25.08.2025

Ungewöhnliche Gespräche in Dortmund

Bei „Dortmund spricht“ treffen Unbekannte aufeinander / „Gemeinsam im Kleinen Großes bewirkt“

Kurz vor 11 am Samstag. Hunderte Menschen wuseln über den Opernvorplatz, suchen und erkennen sich oder fragen sich durch: „Sind Sie vielleicht der Joachim?“ Sie alle haben sich angemeldet für „Das Ruhrgebiet spricht“. Eine Veranstaltung der Evangelischen Stadtkirchen in Essen, Bochum, Duisburg und eben Dortmund. Sie wollen mit Leuten reden, mit denen sie sonst vielleicht niemals ins Gespräch kämen, mit Menschen, die andere Positionen vertreten als sie selbst. Sie wurden durch eine Computersoftware einander zugeordnet, nachdem sie online einen Fragebogen ausgefüllt hatten. Mit Fragen, wie „Was empfindest du im Moment als besonders herausfordernd?“ oder „Denkst du, dass zu viel Vielfalt zu Konflikten in der Gesellschaft führt?“

Die meisten haben ihre Gesprächspartner gefunden, andere lassen die Gesuchten durch das Veranstaltungsmikrofon ausrufen: „Olaf sucht Joachim“. Joachim kommt nicht, also finden Olaf (55, aus Selm) und Horst (80, aus Dortmund) zueinander. Sie nehmen an einem der 50 Tische Platz, die vor dem Theater in Reih und Glied paratstehen. Und die beiden verstehen sich gut. Das Gespräch ist jetzt nicht so konfrontativ, wie ursprünglich erwartet, weil sie eben nicht als Männer mit gegensätzlichen Meinungen „füreinander bestimmt“ wurden, aber auch ihr Gespräch erweist sich als überaus interessant und eröffnet neue Perspektiven. Sie reden über gesellschaftliche Fragen, über den Umgang der Menschen miteinander allgemein und auch über Politik. „Jeder hat den anderen ausreden lassen“, sagt Horst. „Das Ausredenlassen gehört ja auch zum guten Zuhören dazu“, findet Olaf, der vom kulturinteressierten Horst auch noch Tipps für Theater, Oper und Ballett in Dortmund mitnimmt. „Ich fand das alles sehr bereichernd“, sagt Olaf.

Nun ist die Veranstaltung „Das Ruhrgebiet spricht“ eigentlich konfrontativer angelegt, aber wenn man die Teilnehmenden fragt, haben sie sich offenbar durchweg harmonisch mit ihrem jeweiligen Gegenüber unterhalten.
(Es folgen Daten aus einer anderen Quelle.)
### config.mk
export PLATFORM = sky130hd
export DESIGN_NAME = pad_ctrl_bank
export DESIGN_NICKNAME = d
export VERILOG_FILES = /design/src/rtl/pad_ctrl_pkg.sv /design/src/rtl/pad_ctrl_channel.sv /design/src/rtl/pad_ctrl_bank.sv
export SDC_FILE = /design/constraint.sdc
export NUM_CORES = 1
export LEC_CHECK = 0
export ABC_AREA = 1
export CORE_MARGIN = 2
export CORE_UTILIZATION = 43
export CTS_CLUSTER_SIZE = 16
export DETAILED_ROUTE_END_ITERATION = 7
export MAX_ROUTING_LAYER = met4
export PLACE_DENSITY = 0.69
export SLEW_MARGIN = 20
export SYNTH_ARGS = -nofsm -noshare
export SYNTH_HDL_FRONTEND = slang
export SYNTH_SLANG_ARGS = --single-unit
### constraint.sdc
create_clock -name clk_i -period 1.26 [get_ports clk_i]
set_input_delay 0.189 -clock clk_i [delete_from_list [all_inputs] [get_ports clk_i]]
set_output_delay 0.189 -clock clk_i [all_outputs]
set_load 0.1 [all_outputs]
### src/rtl/pad_ctrl_pkg.sv
// Shared types and default sizing for the pad control bank.
package pad_ctrl_pkg;

  typedef enum logic [1:0] {
    MODE_OFF   = 2'b00,
    MODE_IN    = 2'b01,
    MODE_OUT   = 2'b10,
    MODE_BIDIR = 2'b11
  } mode_e;

  // Encoding 2'b11 is reserved and treated like PULL_NONE.
  typedef enum logic [1:0] {
    PULL_NONE = 2'b00,
    PULL_DOWN = 2'b01,
    PULL_UP   = 2'b10
  } pull_e;

  typedef enum logic [1:0] {
    ST_HIZ   = 2'b00,
    ST_TURN  = 2'b01,
    ST_DRIVE = 2'b10
  } state_e;

  localparam int NUM_PADS_DEF    = 8;
  localparam int SYNC_STAGES_DEF = 2;
  localparam int DBNC_W_DEF      = 8;
  localparam int TURN_CYC_DEF    = 2;

endpackage

### src/rtl/pad_ctrl_channel.sv
// One pad channel: drive FSM with output-enable turnaround, pull control,
// input synchroniser, debounce filter and edge pulse.
module pad_ctrl_channel
  import pad_ctrl_pkg::*;
#(
  parameter int SyncStages       = SYNC_STAGES_DEF,
  parameter int DebounceW        = DBNC_W_DEF,
  parameter int TurnaroundCycles = TURN_CYC_DEF
) (
  input  logic                 clk_i,
  input  logic                 rst_i,
  input  mode_e                mode_i,
  input  pull_e                pull_i,
  input  logic [DebounceW-1:0] dbnc_lim_i,
  input  logic                 out_i,
  input  logic                 oe_i,
  input  logic                 pad_o_i,
  output logic                 in_o,
  output logic                 edge_o,
  output logic                 busy_o,
  output logic                 pad_oen_o,
  output logic                 pad_i_o,
  output logic                 pad_pen_o,
  output logic                 pad_ps_o
);

  localparam int TcW = (TurnaroundCycles > 1) ? $clog2(TurnaroundCycles) : 1;
  localparam logic [TcW-1:0] TcLoad =
    TcW'((TurnaroundCycles > 0) ? TurnaroundCycles - 1 : 0);

  state_e                state_q, state_d;
  logic [TcW-1:0]        tcnt_q, tcnt_d;
  logic [SyncStages-1:0] sync_q, sync_d;
  logic [DebounceW-1:0]  dcnt_q, dcnt_d;
  logic                  in_q, in_d;
  logic                  edge_q, edge_d;
  logic                  busy_q, busy_d;
  logic                  oen_q, oen_d;
  logic                  pi_q, pi_d;
  logic                  pen_q, pen_d;
  logic                  ps_q, ps_d;
  logic                  req, pull_on, sync;

  always_comb begin
    req     = (mode_i == MODE_OUT) || ((mode_i == MODE_BIDIR) && oe_i);
    state_d = state_q;
    tcnt_d  = tcnt_q;
    case (state_q)
      ST_HIZ: begin
        if (req) begin
          if (TurnaroundCycles == 0) begin
            state_d = ST_DRIVE;
          end else begin
            state_d = ST_TURN;
            tcnt_d  = TcLoad;
          end
        end
      end
      ST_TURN: begin
        if (!req) begin
          state_d = ST_HIZ;
          tcnt_d  = '0;
        end else if (tcnt_q == '0) begin
          state_d = ST_DRIVE;
        end else begin
          tcnt_d = tcnt_q - TcW'(1);
        end
      end
      ST_DRIVE: begin
        if (!req) state_d = ST_HIZ;
      end
      default: state_d = ST_HIZ;
    endcase

    // Outputs are registered from the next state so they line up with it.
    pull_on = (pull_i == PULL_UP) || (pull_i == PULL_DOWN);
    oen_d   = (state_d != ST_DRIVE);
    busy_d  = (state_d == ST_TURN);
    pen_d   = !(pull_on && (mode_i != MODE_OFF) && (state_d != ST_DRIVE));
    ps_d    = (pull_i == PULL_UP);
    pi_d    = out_i;
  end

  always_comb begin
    sync_d = {sync_q[SyncStages-2:0], pad_o_i};
    sync   = sync_q[SyncStages-1];
    in_d   = in_q;
    dcnt_d = dcnt_q;
    edge_d = 1'b0;
    if (mode_i == MODE_OFF) begin
      in_d   = 1'b0;
      dcnt_d = '0;
      edge_d = in_q;
    end else if (sync == in_q) begin
      dcnt_d = '0;
    end else if (dcnt_q == dbnc_lim_i) begin
      in_d   = sync;
      dcnt_d = '0;
      edge_d = 1'b1;
    end else if (dcnt_q != '1) begin
      dcnt_d = dcnt_q + DebounceW'(1);
    end
  end

  always_ff @(posedge clk_i) begin
    if (rst_i) begin
      state_q <= ST_HIZ;
      tcnt_q  <= '0;
      sync_q  <= '0;
      dcnt_q  <= '0;
      in_q    <= 1'b0;
      edge_q  <= 1'b0;
      busy_q  <= 1'b0;
      oen_q   <= 1'b1;
      pi_q    <= 1'b0;
      pen_q   <= 1'b1;
      ps_q    <= 1'b0;
    end else begin
      state_q <= state_d;
      tcnt_q  <= tcnt_d;
      sync_q  <= sync_d;
      dcnt_q  <= dcnt_d;
      in_q    <= in_d;
      edge_q  <= edge_d;
      busy_q  <= busy_d;
      oen_q   <= oen_d;
      pi_q    <= pi_d;
      pen_q   <= pen_d;
      ps_q    <= ps_d;
    end
  end

  assign in_o      = in_q;
  assign edge_o    = edge_q;
  assign busy_o    = busy_q;
  assign pad_oen_o = oen_q;
  assign pad_i_o   = pi_q;
  assign pad_pen_o = pen_q;
  assign pad_ps_o  = ps_q;

endmodule

### src/rtl/pad_ctrl_bank.sv
// Bank of independent pad channels; slices the packed per-pad config fields.
module pad_ctrl_bank
  import pad_ctrl_pkg::*;
#(
  parameter int NumPads          = NUM_PADS_DEF,
  parameter int SyncStages       = SYNC_STAGES_DEF,
  parameter int DebounceW        = DBNC_W_DEF,
  parameter int TurnaroundCycles = TURN_CYC_DEF
) (
  input  logic                   clk_i,
  input  logic                   rst_i,
  input  logic [2*NumPads-1:0]   cfg_mode_i,
  input  logic [2*NumPads-1:0]   cfg_pull_i,
  input  logic [DebounceW-1:0]   cfg_dbnc_lim_i,
  input  logic [NumPads-1:0]     out_i,
  input  logic [NumPads-1:0]     oe_i,
  output logic [NumPads-1:0]     in_o,
  output logic [NumPads-1:0]     edge_o,
  output logic [NumPads-1:0]     busy_o,
  output logic [NumPads-1:0]     pad_oen_o,
  output logic [NumPads-1:0]     pad_i_o,
  output logic [NumPads-1:0]     pad_pen_o,
  output logic [NumPads-1:0]     pad_ps_o,
  input  logic [NumPads-1:0]     pad_o_i
);

  for (genvar g = 0; g < NumPads; g++) begin : g_pad
    pad_ctrl_channel #(
      .SyncStages      (SyncStages),
      .DebounceW       (DebounceW),
      .TurnaroundCycles(TurnaroundCycles)
    ) u_ch (
      .clk_i     (clk_i),
      .rst_i     (rst_i),
      .mode_i    (mode_e'(cfg_mode_i[2*g +: 2])),
      .pull_i    (pull_e'(cfg_pull_i[2*g +: 2])),
      .dbnc_lim_i(cfg_dbnc_lim_i),
      .out_i     (out_i[g]),
      .oe_i      (oe_i[g]),
      .pad_o_i   (pad_o_i[g]),
      .in_o      (in_o[g]),
      .edge_o    (edge_o[g]),
      .busy_o    (busy_o[g]),
      .pad_oen_o (pad_oen_o[g]),
      .pad_i_o   (pad_i_o[g]),
      .pad_pen_o (pad_pen_o[g]),
      .pad_ps_o  (pad_ps_o[g])
    );
  end

endmodule

======== After elaboration in Yosys (flattened, before gate mapping) ========
Cells that the tools add are included.
storage, ports and cells
  memories kept ........................... 0
  ROM bits ................................ 0
  word-level logic and storage cells ...... 416
  bits in writable memories ............... 0
  register bits ........................... 160
  bits in latches ......................... 0
operators by class
  bitwise gates (word level) .............. 8
  divide/modulo/power cells ............... 0
  multipliers ............................. 0
  add/subtract/negate cells ............... 16
  reduce and logical (&&, ||, !) cells .... 112
  order comparisons ....................... 0
  equality and inequality tests ........... 96
  shift-type cells ........................ 0
  multiplexer cells ....................... 96
operators with widths
  cell                                                                     number
  8-bit by 1-bit adder with 8-bit output, second input constant            8
  2-bit equality test, second input constant                               32
  8-bit equality test                                                      8
  2-bit two-way mux                                                        32
  8-bit inequality test, second input constant                             8
  2-bit by 1-bit equality test with 1-bit output, second input constant    24
  1-bit two-way mux                                                        48
  2-bit one-hot mux with 3 select lines                                    8
  2-bit zero test                                                          16
  2-bit AND reduction                                                      16
  2-bit nonzero test                                                       16
  4-bit OR reduction                                                       8
  1-bit logical AND                                                        24
  1-bit logical OR                                                         16
  2-bit by 1-bit inequality test with 1-bit output, second input constant  8
  2-bit inequality test, second input constant                             8
  1-bit one-hot mux with 2 select lines                                    8
  2-bit OR reduction                                                       8
  1-bit equality test                                                      8
  1-bit zero test                                                          8
  1-bit inverter                                                           8
  1-bit subtractor, second input constant                                  8

======== Longest topological paths before layout ========
Gate-level depths: netlist (run 1).
  word-level depth ........................ 8
  gate-level depth with buffers ........... 10
  depth with buffers taken out ............ 9

======== Modules after synthesis ========
Synthesis (run 1) repeated with hierarchy kept, for this count alone.
unflattened totals
  cells, all modules ...................... 1,144
  area total of the unflattened synthesis .. 7,917.6 um^2
by module, submodules not included
  module            instances  cells an instance  area each (um^2)  sequential area each (um^2)
  pad_ctrl_channel  8          143                989.7             400.4

======== Worst setup path after synthesis (run 1) ========
No wires, ideal clock.
  path type ............................... reg-to-reg
  start ................................... reg g_pad[3].u_ch.dcnt_q[0]
  end ..................................... reg g_pad[3].u_ch.dcnt_q[0]
  buffers on the path ..................... 0
  arrival time ............................ 1.181 ns
  library setup time ...................... 0.116 ns
  stages on the path, launching flop included .. 9
  setup slack ............................. -0.037 ns
  data required time ...................... 1.144 ns
  cells stage by stage .................... dfxtp_1 ha_1 nand2_2 nor3_4 nand3_2 nand2_1 nand2_1 inv_1 nor2_1
between the ends
  cells in the longest elaborated chain, start to end .. 2
  elaborated cells on any way between the ends .. 4
  classes of those cells .................. add/sub (1); eq/ne (2); reduce/logical (1)
RTL lines
  item                                                                                            RTL line                 source
  start, declared                                                                                 pad_ctrl_channel.sv:34   logic [DebounceW-1:0] dcnt_q, dcnt_d;
  start signal, assigned                                                                          pad_ctrl_channel.sv:122  dcnt_q <= dcnt_d;
  parallel branches: the longest is 2 deep, another holds 8-bit by 1-bit adder with 8-bit output  -
Parallel ways; which one is timed is not known.
A chain may end at the register's enable or synchronous reset.

======== Worst setup path in the final report (run 1) ========
  start ................................... reg g_pad[7].u_ch.dcnt_q[0]
  end ..................................... reg g_pad[7].u_ch.dcnt_q[0]
between the ends
  cells in the longest elaborated chain, start to end .. 2
  elaborated cells on any way between the ends .. 4
  classes of those cells .................. add/sub (1); eq/ne (2); reduce/logical (1)
RTL lines
  item                                                                                            RTL line
  start, declared                                                                                 pad_ctrl_channel.sv:34
  start signal, assigned                                                                          pad_ctrl_channel.sv:122
  parallel branches: the longest is 2 deep, another holds 8-bit by 1-bit adder with 8-bit output  -
Parallel ways; which one is timed is not known.

==> results of run 1 <==
-- through the flow --
step	instances	instance area, um^2	hold WS [ps]	utilization
floorplan	1126	8059	296.0	-
global placement	1498	10380	391.2	0.5607
detailed placement	1498	10380	392.1	0.5607
CTS	1539	11230	224.4	0.6066
global route	1550	11860	245.4	0.6402
finish	1550	11860	236.7	0.6402
-- layout make-up --
class / count / area [um^2] / area share
flip-flops and latches: 160 / 3286 / 0.2772
multi-input cells: 713 / 4214 / 0.3555
inverters: 182 / 710.7 / 0.05995
repair buffers: 229 / 2773 / 0.2339
clock buffers: 19 / 452.9 / 0.03821
well taps: 234 / 292.8 / 0.02470
clock inverters: 13 / 126.4 / 0.01066
-- logic make-up (layout without fill, tap and decap cells) --
| family | count (synthesis) | count (layout) | synth area share |
|---|---|---|---|
| compound gates | 83 | 83 | 0.05204 |
| flops | 160 | 160 | 0.3977 |
| buf+inv | 254 | 443 | 0.1501 |
| simple gates | 549 | 550 | 0.3057 |
| xor+xnor | 64 | 64 | 0.06960 |
| fa+ha+maj | 16 | 16 | 0.02486 |
-- worst min path at each step --
stage	startpoint	to	slack, ps	depth (start not counted)
final	rst_i	g_pad[4].u_ch.pad_oen_o$_SDFF_PP1_	240	3
after global routing	rst_i	g_pad[4].u_ch.pad_pen_o$_SDFF_PP1_	250	3
after CTS	rst_i	g_pad[4].u_ch.pad_oen_o$_SDFF_PP1_	220	3
after detailed placement	g_pad[2].u_ch.sync_q[0]$_SDFF_PP0_	g_pad[2].u_ch.sync_q[1]$_SDFF_PP0_	390	2
after global placement	g_pad[2].u_ch.sync_q[0]$_SDFF_PP0_	g_pad[2].u_ch.sync_q[1]$_SDFF_PP0_	390	2
after floorplan	out_i[0]	g_pad[0].u_ch.pad_i_o$_SDFF_PP0_	300	2
-- registers in the layout, indices dropped and copies added, names as in the netlist --
signal                flops
g_pad.u_ch.busy_o         8
g_pad.u_ch.dcnt_q        64
g_pad.u_ch.edge_o         8
g_pad.u_ch.in_o           8
g_pad.u_ch.pad_i_o        8
g_pad.u_ch.pad_oen_o      8
g_pad.u_ch.pad_pen_o      8
g_pad.u_ch.pad_ps_o       8
g_pad.u_ch.state_q       16
g_pad.u_ch.sync_q        16
g_pad.u_ch.tcnt_q         8
-- critical path, delay by kind of cell (launching register included) --
family                   cells  cell delay (ps)
XOR/XNOR                     1              250
buffers and inverters        1              100
flip-flops                   1              370
adder cells (fa/ha/maj)      1              160
AND/OR/NAND/NOR              4              420
-- synth_stat cells --
cell,count,area [um^2]
nand2_1,239,897.1
nor2_1,178,668.1
inv_1,168,630.6
dfxtp_1,160,3203
buf_4,63,473.0
nand3_1,43,215.2
a21oi_1,39,195.2
xnor2_1,36,315.3
o21ai_0,35,175.2
xor2_1,28,245.2
ha_1,16,200.2
nor2_2,16,100.1
nor3b_1,16,120.1
nand3_2,14,140.1
nand4_1,12,75.07
nor3_1,11,55.05
nand3b_1,8,60.06
o21ai_1,7,35.03
nand2_2,6,37.54
clkinv_1,5,18.77
inv_2,5,18.77
nor3_4,4,65.06
buf_1,3,11.26
clkbuf_1,3,11.26
inv_4,3,18.77
buf_2,2,10.01
a31oi_1,1,6.260
buf_6,1,11.26
clkinv_2,1,5.000
nand3_4,1,17.52
nor2_4,1,11.26
o21a_1,1,7.510
-- report_power, final --
group,internal [mW],switching [mW],total (mW)
Combinational,0.849,1.15,2.00
Clock,2.86,2.23,5.09
Sequential,5.20,0.102,5.30
Total,8.91,3.48,12.4
-- repair_timing --
action                     in CTS  in global routing
pin swaps                      32                 82
setup endpoints to repair      71                 82
resized for setup              59                183
buffers inserted                8                 14
cloned                          1                  0
-- per-layer routing --
metal / global-route usage / routed length (um)
met4: 0.07737 / 581
met1: 0.2522 / 8891
met2: 0.3435 / 10570
met3: 0.04721 / 1101
met5: - / 0
==> out/metrics.cfg, run 1 <==
[timing]
final.setup_skew_ps=9.846
hold_viol_final=0
worst_slack_ps=-102.9
maxSlewHeadroom=0.7643
min_period_over_period=1.082
setup_tns_ps=-621.2
worstMarginPinSlew_ps=352.4
drv_slew=0
rsz0062_at_grt=true
finalCriticalPeriod_ps=1363
max_freq_mhz=733.7
setup_violations=31

[drt]
routedWlPerCell_um=13.64
drcViolationCount=0
wirelength_um=21150
drtPass1Iterations=5
drt_iter0_markers=334
final_antenna_net_count=0
via_per_inst=4.817
vias=7467

[worst_setup_path]
r2r-start=g_pad[7].u_ch.dcnt_q[0]$_SDFFE_PP0P_
crit_path_max_incr_delay_ps=370
required_ps=1620
crit_fanout=4
crit_type=flip-flop to flip-flop
worstPathCellList=ha_4 -> nand2_4 -> nor2_4 -> nand2_2 -> xor2_1 -> inv_1 -> nor2_2
critPathCaptureType=flip-flop
r2r_end=g_pad[7].u_ch.dcnt_q[0]$_SDFFE_PP0P_
cp.arrival_ps=1720
r2r_cells=7
endpoint=g_pad[7].u_ch.dcnt_q[0]$_SDFFE_PP0P_
slowest_stage=dfxtp_4
cp-startpoint=g_pad[7].u_ch.dcnt_q[0]$_SDFFE_PP0P_
startpoint_type=flip-flop
r2r_slack_ps=-100

[clock_network]
cts_tree=built
cts_max_level=4
root_buffer=clkbuf_16
clkTransAtPathRegs_ps=70
cts_buffers=17
cts_sinks=160
clock_latency_ps=430
cts_hold_buf=0
cts.path.max_buffers=2

[outcome]
status=finished, violations left
violations=negative setup slack

[finish]
layout_commonest_cell=nand2_1
synthToLayoutAreaGrowth_pct=47.20
finalNetCount=1385
final_cell_mix=nand2_1 (209), inv_1 (150), nor2_1 (148), dfxtp_1 (106), buf_4 (82)
diodes=0
nFillCells=1463
drive_gt1_frac=0.3207

[pwr]
finalPower_mw=12.39
peakVddDrop_mv=0.9136
p_leak_nw=5.236
power_density_nw_per_um2=1045

[placed_design]
port_buffers=121
dpl.hpwl_um=14240
post-place-ws_ps=-487.9
gp_congestion=0.8995

[floorplanning]
die_h_um=140.9
ios=122
initial_core_util=0.4349
die-area_um2=19840
die_w_um=140.9
rows=50
core_area_um2=18520

[global_routing]
grt-ovfl-total=0
grt_max_degree=18
antenna_found_initial=0
grt.total_usage=0.2091
grt_pass1_wl_um=32440
grt_pass1_vias=6878

[synth]
syn_area_um2=8054
postSynthAreaPerCell_um2=7.153
syn_inst=1126
yosysSeqAreaShare=0.3977
synth_warnings=0
ys_seq_elements=160
synthesis.nets=1208
yosysUniqueCellTypes=32

[job]
drv_cap=0

[hold_path]
hold_path_class=input port to flip-flop

(Power assumes the default switching activity.)
==> run 2, diff against run 1 <==
CORE_UTILIZATION = 49   (was 43)
PLACE_DENSITY = 0.77   (was 0.69)
==> out/metrics.cfg, run 2 (synthesis results as in run 1) <==
[hold_path]
hold_path_class=input port to flip-flop

[worst_setup_path]
required_ps=1590  ; -30 ps
startpoint_type=flip-flop
crit_path_max_incr_delay_ps=380  ; about the same
cpLargestDelayFamily=simple AND/OR/NAND/NOR gates
critPathMostFrequentCell=nand2_1
cp.arrival_ps=1750  ; +30 ps
worstPathCellList=nand2_1 -> nor3_1 -> nand2_1 -> nand2_1 -> nand2_1 -> nor2_1 -> nor2_2
cp_num_buf_inv=0  ; -1
crit_type=flip-flop to flip-flop
critPathCaptureType=flip-flop
crit_fanout=3  ; -1
slowest_stage=dfxtp_2

[clock_network]
cts_sinks=160  ; unchanged
cts_tree=built
cts_buffers=17  ; unchanged
root_buffer=clkbuf_16
cts_max_level=4  ; unchanged
cts.path.max_buffers=2  ; unchanged
clock_latency_ps=440  ; about the same
clkTransAtPathRegs_ps=70  ; about the same

[floorplanning]
die_h_um=132.2  ; -6.1%
core_area_um2=16000  ; -14%
rows=46  ; -8.0%
die-area_um2=17480  ; -12%
ios=122  ; unchanged
initial_core_util=0.5034  ; +0.06843
die_w_um=132.2  ; -6.1%

[finish]
reg.largest.list=g_pad.u_ch.dcnt_q x64, g_pad.u_ch.state_q x16, g_pad.u_ch.sync_q x16
finalNetCount=1383  ; -0.14%
layout_commonest_cell=nand2_1
top_register=g_pad.u_ch.dcnt_q
fin_util=0.7394  ; +0.09916
synthToLayoutAreaGrowth_pct=46.89
drive_gt1_frac=0.3014  ; -0.01930
largest_register_ffs=64  ; unchanged
diodes=0  ; unchanged
final_cell_mix=nand2_1 (218), nor2_1 (156), inv_1 (153), dfxtp_1 (108), buf_4 (85)
finalNonFillerCells=1530  ; -1.3%
finalInstanceArea_um2=11830  ; -0.21%

[timing]
setup_violations=30  ; -3.2%
worst_slack_ps=-161.5  ; -58.52 ps
final.setup_skew_ps=9.020  ; -0.8261 ps
drv_slew=0  ; unchanged
rsz0062_at_grt=true
worstMarginPinSlew_ps=424.1  ; +71.74 ps
maxSlewHeadroom=0.7162  ; -0.04807
setup_tns_ps=-1637  ; -1016 ps
hold_viol_final=0  ; unchanged
min_period_over_period=1.128  ; +0.04645
max_freq_mhz=703.5  ; -4.1%
finalCriticalPeriod_ps=1421  ; +58.52 ps

[drt]
routedWlPerCell_um=14.81  ; +8.5%
drt_iter0_markers=544  ; +63%
vias=7683  ; +2.9%
drcViolationCount=0  ; unchanged
drtPass1Iterations=7  ; +2
final_antenna_net_count=0  ; unchanged
wirelength_um=22660  ; +7.1%
via_per_inst=5.022  ; +4.2%

[placed_design]
dpl.hpwl_um=14230  ; about the same
dp_cells=1483  ; -1.0%
port_buffers=121  ; unchanged
gp_congestion=0.9031  ; +0.40%
post-place-ws_ps=-483.9  ; +3.964 ps
placed_area_um2=10370  ; -0.12%

[global_routing]
antenna_found_initial=0  ; unchanged
grt_pass1_vias=7068  ; +2.8%
grt_max_degree=17  ; -1
grt.total_usage=0.2347  ; +0.02560
grt-ovfl-total=0  ; unchanged
grt_pass1_wl_um=32490  ; +0.15%

[pwr]
clkPwrFrac=0.426  ; +0.015
peakVddDrop_mv=0.9394  ; +2.8%
p_int_mw=9.175  ; +3.0%
p_comb_frac=0.157  ; -0.004
p_sw_frac=0.2759  ; -0.005166
switching_power_mw=3.495  ; +0.41%
power_density_nw_per_um2=1071  ; +2.5%
power_frac_seq=0.417  ; -0.011
p_leak_nw=5.348  ; +2.1%

[outcome]
violations=negative setup slack
status=finished, violations left

[job]
drv_cap=0  ; unchanged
Kultiviert – auch bei Meinungsverschiedenheiten, denn die gab es auch. Bei der anonymisierten Auswertung der Fragebögen im Vorfeld war übrigens herausgekommen, dass viele Dortmunder gesellschaftliche Ungerechtigkeit beklagten. Auch das war Thema an vielen Tischen.

Uta Schütte-Haermeyer, Geschäftsführerin des Diakonischen Werks Dortmund und aktiv im Organisationsteam, ist jedenfalls froh, dass „wir nicht in unserer eigenen ‚Bubble‘ geblieben sind. Ich freue mich, dass hier durchaus Leute miteinander sprechen, die sonst nicht miteinander reden würden“. Und tatsächlich erkennt man bei genauerem Hinsehen „Paare“, die sehr ungleich sind. Optisch zumindest: der „Hippie“ und der ältere grau melierte Herr, der junge, etwas schüchterne Mann und die resolute Dame mittleren Alters.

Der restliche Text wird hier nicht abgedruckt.